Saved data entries
......
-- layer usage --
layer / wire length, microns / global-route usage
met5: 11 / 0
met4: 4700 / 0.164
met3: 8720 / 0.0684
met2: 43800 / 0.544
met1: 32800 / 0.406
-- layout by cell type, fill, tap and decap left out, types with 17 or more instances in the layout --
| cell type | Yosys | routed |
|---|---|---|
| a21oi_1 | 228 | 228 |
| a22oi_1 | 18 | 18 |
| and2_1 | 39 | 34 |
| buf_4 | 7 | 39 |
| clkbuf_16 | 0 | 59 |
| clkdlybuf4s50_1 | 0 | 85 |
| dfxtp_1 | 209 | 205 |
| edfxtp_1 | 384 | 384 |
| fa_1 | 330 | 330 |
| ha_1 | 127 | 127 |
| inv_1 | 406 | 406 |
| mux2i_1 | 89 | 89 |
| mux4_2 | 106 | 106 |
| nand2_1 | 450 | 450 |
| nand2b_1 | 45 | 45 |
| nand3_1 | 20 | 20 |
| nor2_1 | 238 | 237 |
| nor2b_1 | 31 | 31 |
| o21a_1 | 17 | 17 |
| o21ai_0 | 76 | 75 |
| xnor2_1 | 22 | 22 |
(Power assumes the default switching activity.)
......
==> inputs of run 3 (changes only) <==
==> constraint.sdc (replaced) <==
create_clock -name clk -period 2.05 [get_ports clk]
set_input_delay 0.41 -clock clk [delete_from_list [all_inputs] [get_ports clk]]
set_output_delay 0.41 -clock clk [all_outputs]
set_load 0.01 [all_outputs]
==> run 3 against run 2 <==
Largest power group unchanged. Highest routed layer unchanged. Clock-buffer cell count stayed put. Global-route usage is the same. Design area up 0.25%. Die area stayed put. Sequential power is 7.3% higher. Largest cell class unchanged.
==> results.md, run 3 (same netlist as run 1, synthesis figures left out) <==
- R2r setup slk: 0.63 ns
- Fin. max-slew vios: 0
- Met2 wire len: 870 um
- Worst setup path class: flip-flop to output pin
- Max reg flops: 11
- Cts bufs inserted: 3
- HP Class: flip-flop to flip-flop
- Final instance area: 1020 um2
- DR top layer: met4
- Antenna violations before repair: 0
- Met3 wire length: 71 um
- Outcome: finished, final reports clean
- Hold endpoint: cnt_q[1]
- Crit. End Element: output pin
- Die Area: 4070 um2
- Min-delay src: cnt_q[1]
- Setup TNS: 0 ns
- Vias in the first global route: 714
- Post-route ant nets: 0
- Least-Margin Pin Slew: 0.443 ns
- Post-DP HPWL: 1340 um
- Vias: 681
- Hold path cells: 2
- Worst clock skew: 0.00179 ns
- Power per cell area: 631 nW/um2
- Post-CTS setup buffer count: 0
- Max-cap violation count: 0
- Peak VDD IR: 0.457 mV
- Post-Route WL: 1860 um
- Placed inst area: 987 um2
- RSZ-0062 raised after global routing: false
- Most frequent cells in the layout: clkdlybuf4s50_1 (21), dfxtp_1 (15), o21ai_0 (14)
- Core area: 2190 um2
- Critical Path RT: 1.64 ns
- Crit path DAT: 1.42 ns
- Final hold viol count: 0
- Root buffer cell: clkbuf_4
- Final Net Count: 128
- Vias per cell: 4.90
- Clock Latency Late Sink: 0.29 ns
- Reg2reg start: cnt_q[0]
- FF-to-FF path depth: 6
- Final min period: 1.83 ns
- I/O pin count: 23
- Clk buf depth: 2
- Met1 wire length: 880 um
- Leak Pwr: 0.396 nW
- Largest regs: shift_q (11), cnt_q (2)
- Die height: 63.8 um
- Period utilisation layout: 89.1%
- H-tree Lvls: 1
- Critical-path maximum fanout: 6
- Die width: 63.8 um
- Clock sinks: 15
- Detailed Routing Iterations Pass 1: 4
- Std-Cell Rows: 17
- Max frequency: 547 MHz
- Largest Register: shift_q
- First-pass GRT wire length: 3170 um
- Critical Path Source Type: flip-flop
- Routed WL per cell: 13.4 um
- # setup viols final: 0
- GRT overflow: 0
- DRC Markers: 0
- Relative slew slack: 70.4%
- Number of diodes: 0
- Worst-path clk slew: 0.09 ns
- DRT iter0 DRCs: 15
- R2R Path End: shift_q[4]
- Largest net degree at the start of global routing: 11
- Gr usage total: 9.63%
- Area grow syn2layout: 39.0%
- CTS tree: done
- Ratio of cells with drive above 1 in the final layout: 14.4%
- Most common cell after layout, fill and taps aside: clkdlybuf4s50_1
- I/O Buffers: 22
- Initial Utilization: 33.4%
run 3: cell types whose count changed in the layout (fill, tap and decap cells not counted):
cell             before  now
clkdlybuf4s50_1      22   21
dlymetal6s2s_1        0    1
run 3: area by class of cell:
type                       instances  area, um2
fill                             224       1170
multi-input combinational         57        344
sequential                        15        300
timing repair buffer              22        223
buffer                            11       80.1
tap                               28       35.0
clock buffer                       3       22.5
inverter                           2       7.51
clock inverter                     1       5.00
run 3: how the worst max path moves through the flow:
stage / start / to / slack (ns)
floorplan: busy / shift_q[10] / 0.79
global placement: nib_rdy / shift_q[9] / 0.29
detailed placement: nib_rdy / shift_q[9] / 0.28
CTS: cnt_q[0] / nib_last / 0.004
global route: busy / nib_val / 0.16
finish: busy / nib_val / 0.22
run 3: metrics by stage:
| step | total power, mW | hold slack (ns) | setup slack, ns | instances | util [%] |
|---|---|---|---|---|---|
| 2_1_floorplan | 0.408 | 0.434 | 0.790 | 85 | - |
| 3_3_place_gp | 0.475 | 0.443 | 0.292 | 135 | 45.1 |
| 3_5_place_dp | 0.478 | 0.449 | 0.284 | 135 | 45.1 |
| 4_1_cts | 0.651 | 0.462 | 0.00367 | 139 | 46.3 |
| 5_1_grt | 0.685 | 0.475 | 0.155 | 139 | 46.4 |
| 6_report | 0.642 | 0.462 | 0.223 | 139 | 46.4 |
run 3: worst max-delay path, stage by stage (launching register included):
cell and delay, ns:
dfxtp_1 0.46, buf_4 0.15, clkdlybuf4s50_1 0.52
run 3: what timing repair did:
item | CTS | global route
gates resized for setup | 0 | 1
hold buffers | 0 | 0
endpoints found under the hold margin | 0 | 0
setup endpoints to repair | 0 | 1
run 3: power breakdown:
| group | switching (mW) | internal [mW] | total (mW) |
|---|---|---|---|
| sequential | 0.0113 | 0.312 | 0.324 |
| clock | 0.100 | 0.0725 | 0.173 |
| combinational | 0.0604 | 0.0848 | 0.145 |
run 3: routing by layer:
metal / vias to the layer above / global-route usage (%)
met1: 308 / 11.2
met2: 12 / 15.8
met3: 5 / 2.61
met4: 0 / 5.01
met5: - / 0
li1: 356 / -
......
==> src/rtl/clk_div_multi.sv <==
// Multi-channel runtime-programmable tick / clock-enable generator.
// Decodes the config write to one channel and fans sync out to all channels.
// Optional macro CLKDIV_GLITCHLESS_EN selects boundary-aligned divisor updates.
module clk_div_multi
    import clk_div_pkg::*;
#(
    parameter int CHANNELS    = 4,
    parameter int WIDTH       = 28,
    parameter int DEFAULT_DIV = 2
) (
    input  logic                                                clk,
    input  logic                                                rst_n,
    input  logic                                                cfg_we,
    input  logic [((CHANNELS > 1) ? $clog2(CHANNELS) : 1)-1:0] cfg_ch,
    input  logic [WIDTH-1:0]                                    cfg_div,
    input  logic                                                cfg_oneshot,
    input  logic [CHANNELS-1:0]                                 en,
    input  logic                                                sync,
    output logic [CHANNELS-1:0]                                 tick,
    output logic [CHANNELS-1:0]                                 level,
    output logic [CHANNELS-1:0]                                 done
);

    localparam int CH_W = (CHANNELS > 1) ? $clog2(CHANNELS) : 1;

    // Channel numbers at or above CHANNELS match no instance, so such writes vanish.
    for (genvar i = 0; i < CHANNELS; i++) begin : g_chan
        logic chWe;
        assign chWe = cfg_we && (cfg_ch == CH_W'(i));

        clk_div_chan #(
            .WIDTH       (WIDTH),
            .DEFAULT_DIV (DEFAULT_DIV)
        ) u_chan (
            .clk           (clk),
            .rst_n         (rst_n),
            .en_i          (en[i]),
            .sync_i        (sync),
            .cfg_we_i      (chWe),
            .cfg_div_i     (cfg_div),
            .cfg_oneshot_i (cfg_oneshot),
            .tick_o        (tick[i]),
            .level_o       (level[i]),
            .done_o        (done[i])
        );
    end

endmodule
......
= Task details =
Using the records above, filter out every line that lacks the string "instances" and copy the rest.

= Reply =
-- layout by cell type, fill, tap and decap left out, types with 17 or more instances in the layout --
type                       instances  area, um2
| step | total power, mW | hold slack (ns) | setup slack, ns | instances | util [%] |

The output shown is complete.